EXERCISE PROMPT -> A verbatim copy of the data below is the required output.

[MATERIAL FOR THIS EXERCISE — start]

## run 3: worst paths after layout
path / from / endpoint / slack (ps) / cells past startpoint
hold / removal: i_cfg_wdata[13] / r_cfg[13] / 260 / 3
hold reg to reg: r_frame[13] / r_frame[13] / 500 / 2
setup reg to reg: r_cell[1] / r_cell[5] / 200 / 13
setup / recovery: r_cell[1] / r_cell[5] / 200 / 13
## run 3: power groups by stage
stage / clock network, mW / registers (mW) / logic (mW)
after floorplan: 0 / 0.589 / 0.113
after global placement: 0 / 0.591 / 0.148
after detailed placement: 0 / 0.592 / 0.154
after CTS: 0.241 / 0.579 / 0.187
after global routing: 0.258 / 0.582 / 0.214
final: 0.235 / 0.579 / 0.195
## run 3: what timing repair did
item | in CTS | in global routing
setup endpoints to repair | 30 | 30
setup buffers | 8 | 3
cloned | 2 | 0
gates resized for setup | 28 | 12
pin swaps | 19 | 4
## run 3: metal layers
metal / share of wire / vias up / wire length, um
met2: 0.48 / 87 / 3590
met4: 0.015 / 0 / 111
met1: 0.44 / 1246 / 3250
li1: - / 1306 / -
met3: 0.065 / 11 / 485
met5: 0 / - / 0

[MATERIAL FOR THIS EXERCISE — finish]

OUTPUT FOR THIS EXERCISE ->
## run 3: worst paths after layout
path / from / endpoint / slack (ps) / cells past startpoint
hold / removal: i_cfg_wdata[13] / r_cfg[13] / 260 / 3
hold reg to reg: r_frame[13] / r_frame[13] / 500 / 2
setup reg to reg: r_cell[1] / r_cell[5] / 200 / 13
setup / recovery: r_cell[1] / r_cell[5] / 200 / 13
## run 3: power groups by stage
stage / clock network, mW / registers (mW) / logic (mW)
after floorplan: 0 / 0.589 / 0.113
after global placement: 0 / 0.591 / 0.148
after detailed placement: 0 / 0.592 / 0.154
after CTS: 0.241 / 0.579 / 0.187
after global routing: 0.258 / 0.582 / 0.214
final: 0.235 / 0.579 / 0.195
## run 3: what timing repair did
item | in CTS | in global routing
setup endpoints to repair | 30 | 30
setup buffers | 8 | 3
cloned | 2 | 0
gates resized for setup | 28 | 12
pin swaps | 19 | 4
## run 3: metal layers
metal / share of wire / vias up / wire length, um
met2: 0.48 / 87 / 3590
met4: 0.015 / 0 / 111
met1: 0.44 / 1246 / 3250
li1: - / 1306 / -
met3: 0.065 / 11 / 485
met5: 0 / - / 0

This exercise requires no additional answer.